### Provided material
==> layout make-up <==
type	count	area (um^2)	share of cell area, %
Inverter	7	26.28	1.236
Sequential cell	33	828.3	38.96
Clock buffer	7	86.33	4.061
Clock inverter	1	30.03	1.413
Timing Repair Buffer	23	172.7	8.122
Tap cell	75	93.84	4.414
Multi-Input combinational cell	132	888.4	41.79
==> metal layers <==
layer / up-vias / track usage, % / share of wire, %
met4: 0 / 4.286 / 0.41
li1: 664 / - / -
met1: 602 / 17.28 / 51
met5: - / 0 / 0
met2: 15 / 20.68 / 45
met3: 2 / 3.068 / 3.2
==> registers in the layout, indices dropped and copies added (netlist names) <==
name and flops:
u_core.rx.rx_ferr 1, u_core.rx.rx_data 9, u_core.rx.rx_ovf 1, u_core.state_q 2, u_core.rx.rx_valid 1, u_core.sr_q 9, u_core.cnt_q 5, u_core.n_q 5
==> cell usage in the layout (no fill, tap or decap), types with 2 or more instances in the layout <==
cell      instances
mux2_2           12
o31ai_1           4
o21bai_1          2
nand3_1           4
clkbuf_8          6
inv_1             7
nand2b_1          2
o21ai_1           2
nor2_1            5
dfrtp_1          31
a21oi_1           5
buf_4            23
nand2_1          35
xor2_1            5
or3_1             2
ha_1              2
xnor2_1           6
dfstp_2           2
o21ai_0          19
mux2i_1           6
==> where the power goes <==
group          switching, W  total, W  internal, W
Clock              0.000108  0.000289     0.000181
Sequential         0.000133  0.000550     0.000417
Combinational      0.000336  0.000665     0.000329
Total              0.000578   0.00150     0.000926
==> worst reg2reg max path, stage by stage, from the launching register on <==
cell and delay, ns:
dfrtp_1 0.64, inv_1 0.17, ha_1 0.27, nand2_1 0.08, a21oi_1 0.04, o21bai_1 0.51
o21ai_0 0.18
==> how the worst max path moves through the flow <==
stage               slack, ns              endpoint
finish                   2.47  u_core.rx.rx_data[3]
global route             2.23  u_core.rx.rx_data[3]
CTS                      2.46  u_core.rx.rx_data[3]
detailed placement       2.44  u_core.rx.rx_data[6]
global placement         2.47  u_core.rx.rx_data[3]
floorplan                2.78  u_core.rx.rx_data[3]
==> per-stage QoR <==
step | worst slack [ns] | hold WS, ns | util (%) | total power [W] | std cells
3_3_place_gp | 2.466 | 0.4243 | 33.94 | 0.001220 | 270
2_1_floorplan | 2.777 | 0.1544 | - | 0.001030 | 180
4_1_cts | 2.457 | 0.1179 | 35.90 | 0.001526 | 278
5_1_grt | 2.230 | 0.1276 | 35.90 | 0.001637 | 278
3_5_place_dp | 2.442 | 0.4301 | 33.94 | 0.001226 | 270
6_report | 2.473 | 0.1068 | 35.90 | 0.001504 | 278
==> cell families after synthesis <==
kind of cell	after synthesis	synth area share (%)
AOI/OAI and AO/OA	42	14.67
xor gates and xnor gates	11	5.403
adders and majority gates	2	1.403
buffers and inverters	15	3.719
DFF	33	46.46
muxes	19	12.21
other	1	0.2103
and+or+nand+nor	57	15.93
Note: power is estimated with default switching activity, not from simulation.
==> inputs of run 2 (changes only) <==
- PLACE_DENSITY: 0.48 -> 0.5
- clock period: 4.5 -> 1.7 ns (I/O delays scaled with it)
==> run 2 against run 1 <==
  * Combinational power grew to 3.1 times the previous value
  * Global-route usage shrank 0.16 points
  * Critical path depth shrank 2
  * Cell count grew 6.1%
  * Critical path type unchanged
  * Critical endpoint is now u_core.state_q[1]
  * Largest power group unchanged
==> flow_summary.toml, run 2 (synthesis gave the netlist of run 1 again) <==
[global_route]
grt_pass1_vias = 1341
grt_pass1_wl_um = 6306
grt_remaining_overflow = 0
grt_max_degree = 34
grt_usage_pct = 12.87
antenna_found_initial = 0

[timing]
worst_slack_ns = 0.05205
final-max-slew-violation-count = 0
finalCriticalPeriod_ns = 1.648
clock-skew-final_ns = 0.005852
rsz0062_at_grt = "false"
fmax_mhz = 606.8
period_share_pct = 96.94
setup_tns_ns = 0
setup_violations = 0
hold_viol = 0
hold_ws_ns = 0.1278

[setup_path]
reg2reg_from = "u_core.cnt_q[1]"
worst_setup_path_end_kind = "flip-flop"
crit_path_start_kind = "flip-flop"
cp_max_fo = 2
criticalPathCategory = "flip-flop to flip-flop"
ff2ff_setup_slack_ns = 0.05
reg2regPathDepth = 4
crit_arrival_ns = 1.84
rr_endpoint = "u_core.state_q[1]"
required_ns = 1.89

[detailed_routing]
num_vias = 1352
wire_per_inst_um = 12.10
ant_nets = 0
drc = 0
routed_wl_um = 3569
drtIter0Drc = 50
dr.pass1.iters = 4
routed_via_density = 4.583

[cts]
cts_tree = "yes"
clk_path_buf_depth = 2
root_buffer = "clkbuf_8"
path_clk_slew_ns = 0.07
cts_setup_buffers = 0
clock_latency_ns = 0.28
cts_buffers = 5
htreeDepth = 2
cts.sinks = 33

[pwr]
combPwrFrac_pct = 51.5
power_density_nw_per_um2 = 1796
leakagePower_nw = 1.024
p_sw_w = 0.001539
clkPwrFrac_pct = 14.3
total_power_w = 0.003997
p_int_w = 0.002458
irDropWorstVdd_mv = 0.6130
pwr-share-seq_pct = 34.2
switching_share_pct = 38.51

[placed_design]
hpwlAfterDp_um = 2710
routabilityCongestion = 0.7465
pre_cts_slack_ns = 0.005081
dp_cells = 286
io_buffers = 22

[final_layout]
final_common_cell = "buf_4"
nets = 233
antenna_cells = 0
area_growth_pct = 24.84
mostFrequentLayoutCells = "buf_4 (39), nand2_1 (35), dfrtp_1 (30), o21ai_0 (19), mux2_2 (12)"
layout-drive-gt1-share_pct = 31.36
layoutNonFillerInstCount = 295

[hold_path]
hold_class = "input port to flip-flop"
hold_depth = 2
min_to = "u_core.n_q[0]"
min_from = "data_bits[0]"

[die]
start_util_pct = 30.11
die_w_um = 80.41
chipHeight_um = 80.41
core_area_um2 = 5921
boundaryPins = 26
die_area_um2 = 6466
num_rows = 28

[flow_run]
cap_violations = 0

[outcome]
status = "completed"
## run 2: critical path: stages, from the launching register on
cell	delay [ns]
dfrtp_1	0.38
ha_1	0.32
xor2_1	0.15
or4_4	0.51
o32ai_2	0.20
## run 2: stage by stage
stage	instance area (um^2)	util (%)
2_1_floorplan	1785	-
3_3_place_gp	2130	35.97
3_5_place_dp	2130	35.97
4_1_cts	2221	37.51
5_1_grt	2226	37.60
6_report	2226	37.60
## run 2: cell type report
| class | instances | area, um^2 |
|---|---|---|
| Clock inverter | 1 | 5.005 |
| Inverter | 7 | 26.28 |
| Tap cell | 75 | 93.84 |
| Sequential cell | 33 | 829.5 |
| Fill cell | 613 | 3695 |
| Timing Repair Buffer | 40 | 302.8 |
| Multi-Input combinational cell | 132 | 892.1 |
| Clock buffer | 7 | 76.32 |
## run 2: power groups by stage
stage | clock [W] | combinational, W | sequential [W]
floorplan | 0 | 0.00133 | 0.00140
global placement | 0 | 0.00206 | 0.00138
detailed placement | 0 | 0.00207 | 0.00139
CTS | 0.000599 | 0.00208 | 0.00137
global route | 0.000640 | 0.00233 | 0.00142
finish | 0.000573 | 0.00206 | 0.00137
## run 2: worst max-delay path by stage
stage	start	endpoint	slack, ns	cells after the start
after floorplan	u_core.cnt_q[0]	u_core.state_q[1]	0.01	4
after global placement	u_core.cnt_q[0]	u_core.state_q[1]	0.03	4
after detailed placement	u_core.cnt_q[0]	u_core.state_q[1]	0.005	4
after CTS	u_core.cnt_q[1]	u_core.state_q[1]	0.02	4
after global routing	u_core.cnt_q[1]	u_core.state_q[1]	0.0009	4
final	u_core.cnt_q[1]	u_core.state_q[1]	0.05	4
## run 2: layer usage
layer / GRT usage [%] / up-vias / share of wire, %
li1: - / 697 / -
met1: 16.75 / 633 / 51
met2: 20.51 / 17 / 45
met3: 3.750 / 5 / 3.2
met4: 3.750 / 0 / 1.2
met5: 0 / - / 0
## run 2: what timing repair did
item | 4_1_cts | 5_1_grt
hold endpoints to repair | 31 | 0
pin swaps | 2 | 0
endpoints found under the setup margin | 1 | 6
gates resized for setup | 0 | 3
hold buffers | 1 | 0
<file path="src/rtl/pipeline_hazard_ctrl_if.sv">
`default_nettype none
// +--------------------------------------------------------------------------+
// | Module   : pipeline_hazard_ctrl_if                                       |
// | Brief    : Hazard inputs, stall/flush controls and perf counters bundle  |
// | Revision : 1.0                                                           |
// +--------------------------------------------------------------------------+
interface pipeline_hazard_ctrl_if #(
  parameter int CNT_W = 32
);
  logic [4:0]       rs1D;
  logic [4:0]       rs2D;
  logic             use_rs1D;
  logic             use_rs2D;
  logic [4:0]       rdE;
  logic             loadE;
  logic             validE;
  logic             redirectE;
  logic             mem_reqM;
  logic             mem_readyM;
  logic             validM;
  logic             clr_cnt;

  logic             stallF;
  logic             stallD;
  logic             stallE;
  logic             stallM;
  logic             flushD;
  logic             bubbleE;
  logic             busy;
  logic             mem_timeout;
  logic [CNT_W-1:0] cycle_cnt;
  logic [CNT_W-1:0] instret_cnt;
  logic [CNT_W-1:0] stall_cnt;

  // Pipeline side: drives hazard sources, consumes controls and counters.
  modport master (
    output rs1D, rs2D, use_rs1D, use_rs2D, rdE, loadE, validE, redirectE,
           mem_reqM, mem_readyM, validM, clr_cnt,
    input  stallF, stallD, stallE, stallM, flushD, bubbleE, busy, mem_timeout,
           cycle_cnt, instret_cnt, stall_cnt
  );

  modport slave (
    input  rs1D, rs2D, use_rs1D, use_rs2D, rdE, loadE, validE, redirectE,
           mem_reqM, mem_readyM, validM, clr_cnt,
    output stallF, stallD, stallE, stallM, flushD, bubbleE, busy, mem_timeout,
           cycle_cnt, instret_cnt, stall_cnt
  );
endinterface
`default_nettype wire

</file>
<file path="src/rtl/pipeline_hazard_ctrl.sv">
`default_nettype none
// +--------------------------------------------------------------------------+
// | Module   : pipeline_hazard_ctrl                                          |
// | Brief    : F/D/E/M stall/flush controller, perf counters, mem watchdog   |
// | Revision : 1.0                                                           |
// +--------------------------------------------------------------------------+
module pipeline_hazard_ctrl #(
  parameter int CNT_W       = 32,
  parameter int TIMEOUT_W   = 8,
  parameter int MEM_TIMEOUT = 200
) (
  input  logic                  clk,
  input  logic                  rst_n,
  pipeline_hazard_ctrl_if.slave hz
);

  localparam logic [0:0]           c_RUN      = 1'b0;
  localparam logic [0:0]           c_MEM_WAIT = 1'b1;
  localparam logic [TIMEOUT_W-1:0] c_WD_MAX   = {TIMEOUT_W{1'b1}};
  localparam logic [TIMEOUT_W-1:0] c_WD_LIMIT = TIMEOUT_W'(MEM_TIMEOUT);

  logic [0:0]           r_state;
  logic [0:0]           w_stateNext;
  logic                 w_memWait;
  logic                 w_rs1Hit;
  logic                 w_rs2Hit;
  logic                 w_loadUse;
  logic [TIMEOUT_W-1:0] r_wdCnt;
  logic [TIMEOUT_W-1:0] w_wdInc;
  logic                 r_memTimeout;
  logic [CNT_W-1:0]     r_cycleCnt;
  logic [CNT_W-1:0]     r_instretCnt;
  logic [CNT_W-1:0]     r_stallCnt;

  assign w_memWait = hz.mem_reqM & ~hz.mem_readyM;
  assign w_rs1Hit  = hz.use_rs1D & (hz.rs1D == hz.rdE);
  assign w_rs2Hit  = hz.use_rs2D & (hz.rs2D == hz.rdE);
  assign w_loadUse = hz.validE & hz.loadE & (hz.rdE != 5'd0) & (w_rs1Hit | w_rs2Hit);

  // A memory wait freezes the whole pipe, so redirect/load-use stay pending in E.
  always_comb begin
    hz.stallF  = 1'b0;
    hz.stallD  = 1'b0;
    hz.stallE  = 1'b0;
    hz.stallM  = 1'b0;
    hz.flushD  = 1'b0;
    hz.bubbleE = 1'b0;
    if (w_memWait) begin
      hz.stallF = 1'b1;
      hz.stallD = 1'b1;
      hz.stallE = 1'b1;
      hz.stallM = 1'b1;
    end else if (hz.redirectE) begin
      hz.flushD  = 1'b1;
      hz.bubbleE = 1'b1;
    end else if (w_loadUse) begin
      hz.stallF  = 1'b1;
      hz.stallD  = 1'b1;
      hz.bubbleE = 1'b1;
    end
  end

  always_comb begin
    w_stateNext = r_state;
    case (r_state)
      c_RUN:      if (w_memWait)     w_stateNext = c_MEM_WAIT;
      c_MEM_WAIT: if (hz.mem_readyM) w_stateNext = c_RUN;
      default:                       w_stateNext = c_RUN;
    endcase
  end

  assign w_wdInc = (r_wdCnt == c_WD_MAX) ? r_wdCnt : r_wdCnt + TIMEOUT_W'(1);

  always_ff @(posedge clk) begin
    if (!rst_n) begin
      r_state      <= c_RUN;
      r_wdCnt      <= '0;
      r_memTimeout <= 1'b0;
    end else begin
      r_state <= w_stateNext;
      if (r_state == c_RUN) begin
        if (w_memWait) begin
          r_wdCnt <= '0;
        end
      end else begin
        r_wdCnt <= w_wdInc;
        // Sticky error only; the FSM keeps waiting for the memory.
        if (w_wdInc >= c_WD_LIMIT) begin
          r_memTimeout <= 1'b1;
        end
      end
    end
  end

  always_ff @(posedge clk) begin
    if (!rst_n || hz.clr_cnt) begin
      r_cycleCnt   <= '0;
      r_instretCnt <= '0;
      r_stallCnt   <= '0;
    end else begin
      r_cycleCnt <= r_cycleCnt + CNT_W'(1);
      if (hz.validM && !w_memWait) begin
        r_instretCnt <= r_instretCnt + CNT_W'(1);
      end
      if (hz.stallF) begin
        r_stallCnt <= r_stallCnt + CNT_W'(1);
      end
    end
  end

  assign hz.busy        = (r_state == c_MEM_WAIT);
  assign hz.mem_timeout = r_memTimeout;
  assign hz.cycle_cnt   = r_cycleCnt;
  assign hz.instret_cnt = r_instretCnt;
  assign hz.stall_cnt   = r_stallCnt;

endmodule
`default_nettype wire
</file>
<file path="src/flat_wrapper.sv">
// flat-port wrapper written by rule: the top's interface ports become plain ports
module pipeline_hazard_ctrl_flat 
#(
  parameter int CNT_W       = 32,
  parameter int TIMEOUT_W   = 8,
  parameter int MEM_TIMEOUT = 200
)
  (clk, rst_n, hz_rs1D, hz_rs2D, hz_use_rs1D, hz_use_rs2D, hz_rdE, hz_loadE, hz_validE, hz_redirectE, hz_mem_reqM, hz_mem_readyM, hz_validM, hz_clr_cnt, hz_stallF, hz_stallD, hz_stallE, hz_stallM, hz_flushD, hz_bubbleE, hz_busy, hz_mem_timeout, hz_cycle_cnt, hz_instret_cnt, hz_stall_cnt);
  pipeline_hazard_ctrl_if #(.CNT_W(CNT_W)) hz_i ();
  input  logic clk;
  input  logic rst_n;
  input wire logic [$bits(hz_i.rs1D)-1:0] hz_rs1D;
  input wire logic [$bits(hz_i.rs2D)-1:0] hz_rs2D;
  input wire logic [$bits(hz_i.use_rs1D)-1:0] hz_use_rs1D;
  input wire logic [$bits(hz_i.use_rs2D)-1:0] hz_use_rs2D;
  input wire logic [$bits(hz_i.rdE)-1:0] hz_rdE;
  input wire logic [$bits(hz_i.loadE)-1:0] hz_loadE;
  input wire logic [$bits(hz_i.validE)-1:0] hz_validE;
  input wire logic [$bits(hz_i.redirectE)-1:0] hz_redirectE;
  input wire logic [$bits(hz_i.mem_reqM)-1:0] hz_mem_reqM;
  input wire logic [$bits(hz_i.mem_readyM)-1:0] hz_mem_readyM;
  input wire logic [$bits(hz_i.validM)-1:0] hz_validM;
  input wire logic [$bits(hz_i.clr_cnt)-1:0] hz_clr_cnt;
  output wire logic [$bits(hz_i.stallF)-1:0] hz_stallF;
  output wire logic [$bits(hz_i.stallD)-1:0] hz_stallD;
  output wire logic [$bits(hz_i.stallE)-1:0] hz_stallE;
  output wire logic [$bits(hz_i.stallM)-1:0] hz_stallM;
  output wire logic [$bits(hz_i.flushD)-1:0] hz_flushD;
  output wire logic [$bits(hz_i.bubbleE)-1:0] hz_bubbleE;
  output wire logic [$bits(hz_i.busy)-1:0] hz_busy;
  output wire logic [$bits(hz_i.mem_timeout)-1:0] hz_mem_timeout;
  output wire logic [$bits(hz_i.cycle_cnt)-1:0] hz_cycle_cnt;
  output wire logic [$bits(hz_i.instret_cnt)-1:0] hz_instret_cnt;
  output wire logic [$bits(hz_i.stall_cnt)-1:0] hz_stall_cnt;
  assign hz_i.rs1D = hz_rs1D;
  assign hz_i.rs2D = hz_rs2D;
  assign hz_i.use_rs1D = hz_use_rs1D;
  assign hz_i.use_rs2D = hz_use_rs2D;
  assign hz_i.rdE = hz_rdE;
  assign hz_i.loadE = hz_loadE;
  assign hz_i.validE = hz_validE;
  assign hz_i.redirectE = hz_redirectE;
  assign hz_i.mem_reqM = hz_mem_reqM;
  assign hz_i.mem_readyM = hz_mem_readyM;
  assign hz_i.validM = hz_validM;
  assign hz_i.clr_cnt = hz_clr_cnt;
  assign hz_stallF = hz_i.stallF;
  assign hz_stallD = hz_i.stallD;
  assign hz_stallE = hz_i.stallE;
  assign hz_stallM = hz_i.stallM;
  assign hz_flushD = hz_i.flushD;
  assign hz_bubbleE = hz_i.bubbleE;
  assign hz_busy = hz_i.busy;
  assign hz_mem_timeout = hz_i.mem_timeout;
  assign hz_cycle_cnt = hz_i.cycle_cnt;
  assign hz_instret_cnt = hz_i.instret_cnt;
  assign hz_stall_cnt = hz_i.stall_cnt;
  pipeline_hazard_ctrl #(.CNT_W(CNT_W), .TIMEOUT_W(TIMEOUT_W), .MEM_TIMEOUT(MEM_TIMEOUT)) u_core (.clk(clk), .rst_n(rst_n), .hz(hz_i));
endmodule
</file>
File: src/rtl/mem_ctrl_pkg.sv
// Shared opcode/funct3 encodings and FSM state type for the memory stage.
package mem_ctrl_pkg;

  localparam logic [6:0] OP_LOAD  = 7'b0000011;
  localparam logic [6:0] OP_STORE = 7'b0100011;

  localparam logic [2:0] FUNCT3_LB  = 3'b000;
  localparam logic [2:0] FUNCT3_LH  = 3'b001;
  localparam logic [2:0] FUNCT3_LW  = 3'b010;
  localparam logic [2:0] FUNCT3_LBU = 3'b100;
  localparam logic [2:0] FUNCT3_LHU = 3'b101;
  localparam logic [2:0] FUNCT3_SB  = 3'b000;
  localparam logic [2:0] FUNCT3_SH  = 3'b001;
  localparam logic [2:0] FUNCT3_SW  = 3'b010;

  typedef enum logic [1:0] {
    IDLE   = 2'd0,
    ACCESS = 2'd1,
    DONE   = 2'd2
  } state_t;

  function automatic logic access_valid(input logic [6:0] opcode, input logic [2:0] funct3);
    logic ok;
    ok = 1'b0;
    if (opcode == OP_LOAD) begin
      case (funct3)
        FUNCT3_LB, FUNCT3_LH, FUNCT3_LW, FUNCT3_LBU, FUNCT3_LHU: ok = 1'b1;
        default: ok = 1'b0;
      endcase
    end else if (opcode == OP_STORE) begin
      case (funct3)
        FUNCT3_SB, FUNCT3_SH, FUNCT3_SW: ok = 1'b1;
        default: ok = 1'b0;
      endcase
    end
    return ok;
  endfunction

  // Index of the final byte of the access (n-1).
  function automatic logic [1:0] last_cnt(input logic [2:0] funct3);
    logic [1:0] lc;
    case (funct3[1:0])
      2'b01:   lc = 2'd1;
      2'b10:   lc = 2'd3;
      default: lc = 2'd0;
    endcase
    return lc;
  endfunction

endpackage

File: src/rtl/mem_ctrl_if.sv
// Byte-wide req/ack RAM port between the memory stage and its RAM.
interface mem_ctrl_if;
  logic        ram_req;
  logic        ram_we;
  logic [31:0] ram_addr;
  logic [7:0]  ram_wdata;
  logic [7:0]  ram_rdata;
  logic        ram_ack;

  modport master (
    output ram_req, ram_we, ram_addr, ram_wdata,
    input  ram_rdata, ram_ack
  );

  modport slave (
    input  ram_req, ram_we, ram_addr, ram_wdata,
    output ram_rdata, ram_ack
  );
endinterface

File: src/rtl/mem_ctrl_load_ext.sv
// Sign/zero extension of an assembled load value according to funct3.
module load_ext
  import mem_ctrl_pkg::*;
(
  input  logic [2:0]  funct3_i,
  input  logic [31:0] raw_i,
  output logic [31:0] ext_o
);

  always_comb begin
    ext_o = '0;
    case (funct3_i)
      FUNCT3_LB:  ext_o = {{24{raw_i[7]}}, raw_i[7:0]};
      FUNCT3_LH:  ext_o = {{16{raw_i[15]}}, raw_i[15:0]};
      FUNCT3_LW:  ext_o = raw_i;
      FUNCT3_LBU: ext_o = {24'h000000, raw_i[7:0]};
      FUNCT3_LHU: ext_o = {16'h0000, raw_i[15:0]};
      default:    ext_o = '0;
    endcase
  end

endmodule

File: src/rtl/mem_ctrl.sv
// Memory stage: performs loads/stores one byte per RAM transfer, stalling the
// pipeline until the access completes; other instructions pass straight through.
module mem_ctrl
  import mem_ctrl_pkg::*;
(
  input  logic        clk,
  input  logic        rst,
  input  logic [6:0]  opcode_i,
  input  logic [2:0]  funct3_i,
  input  logic [31:0] mem_addr_i,
  input  logic [31:0] mem_reg_data_i,
  input  logic [4:0]  wd_i,
  input  logic        wreg_i,
  input  logic [31:0] wdata_i,
  output logic [4:0]  wd_o,
  output logic        wreg_o,
  output logic [31:0] wdata_o,
  output logic        stallreq,
  mem_ctrl_if.master  ram
);

  state_t      state_q, state_d;
  logic [1:0]  cnt_q, cnt_d;
  logic [31:0] result_q;
  logic [31:0] load_val;
  logic        load_byte_en;

  logic        is_load, is_store, is_mem, valid;

  logic        req_c, we_c;
  logic [31:0] addr_c;
  logic [7:0]  wdata_c;
  logic        stall_c;

  assign is_load  = (opcode_i == OP_LOAD);
  assign is_store = (opcode_i == OP_STORE);
  assign is_mem   = is_load | is_store;
  assign valid    = access_valid(opcode_i, funct3_i);

  assign wd_o   = wd_i;
  assign wreg_o = wreg_i;

  always_ff @(posedge clk) begin
    if (rst) begin
      state_q  <= IDLE;
      cnt_q    <= '0;
      result_q <= '0;
    end else begin
      state_q <= state_d;
      cnt_q   <= cnt_d;
      if (load_byte_en) begin
        result_q[{cnt_q, 3'b000} +: 8] <= ram.ram_rdata;
      end
    end
  end

  always_comb begin
    state_d      = state_q;
    cnt_d        = cnt_q;
    load_byte_en = 1'b0;
    req_c        = 1'b0;
    we_c         = 1'b0;
    addr_c       = '0;
    wdata_c      = '0;
    stall_c      = 1'b0;

    case (state_q)
      IDLE: begin
        if (valid) begin
          state_d = ACCESS;
          cnt_d   = '0;
          stall_c = 1'b1;
        end
      end
      ACCESS: begin
        stall_c = 1'b1;
        req_c   = 1'b1;
        we_c    = is_store;
        addr_c  = mem_addr_i + {30'd0, cnt_q};
        wdata_c = mem_reg_data_i[{cnt_q, 3'b000} +: 8];
        if (ram.ram_ack) begin
          load_byte_en = is_load;
          if (cnt_q == last_cnt(funct3_i)) begin
            state_d = DONE;
          end else begin
            cnt_d = cnt_q + 2'd1;
          end
        end
      end
      DONE: begin
        state_d = IDLE;
      end
      default: begin
        state_d = IDLE;
      end
    endcase
  end

  // Outputs are forced quiet while reset is held, independent of state.
  always_comb begin
    ram.ram_req   = req_c & ~rst;
    ram.ram_we    = we_c & ~rst;
    ram.ram_addr  = rst ? '0 : addr_c;
    ram.ram_wdata = rst ? '0 : wdata_c;
    stallreq      = stall_c & ~rst;
  end

  load_ext u_load_ext (
    .funct3_i (funct3_i),
    .raw_i    (result_q),
    .ext_o    (load_val)
  );

  always_comb begin
    wdata_o = '0;
    if (rst) begin
      wdata_o = '0;
    end else if (!is_mem) begin
      wdata_o = wdata_i;
    end else if (is_load && (state_q == DONE)) begin
      wdata_o = load_val;
    end
  end

endmodule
######
• _Work required_
Look through the material above and print exactly the lines from the one containing "3_5_place_dp | 2.442" to the one containing "worst_slack_ns = 0.05205", both included, and nothing more.

• _Completed exercise_
3_5_place_dp | 2.442 | 0.4301 | 33.94 | 0.001226 | 270
6_report | 2.473 | 0.1068 | 35.90 | 0.001504 | 278
==> cell families after synthesis <==
kind of cell	after synthesis	synth area share (%)
AOI/OAI and AO/OA	42	14.67
xor gates and xnor gates	11	5.403
adders and majority gates	2	1.403
buffers and inverters	15	3.719
DFF	33	46.46
muxes	19	12.21
other	1	0.2103
and+or+nand+nor	57	15.93
Note: power is estimated with default switching activity, not from simulation.
==> inputs of run 2 (changes only) <==
- PLACE_DENSITY: 0.48 -> 0.5
- clock period: 4.5 -> 1.7 ns (I/O delays scaled with it)
==> run 2 against run 1 <==
  * Combinational power grew to 3.1 times the previous value
  * Global-route usage shrank 0.16 points
  * Critical path depth shrank 2
  * Cell count grew 6.1%
  * Critical path type unchanged
  * Critical endpoint is now u_core.state_q[1]
  * Largest power group unchanged
==> flow_summary.toml, run 2 (synthesis gave the netlist of run 1 again) <==
[global_route]
grt_pass1_vias = 1341
grt_pass1_wl_um = 6306
grt_remaining_overflow = 0
grt_max_degree = 34
grt_usage_pct = 12.87
antenna_found_initial = 0

[timing]
worst_slack_ns = 0.05205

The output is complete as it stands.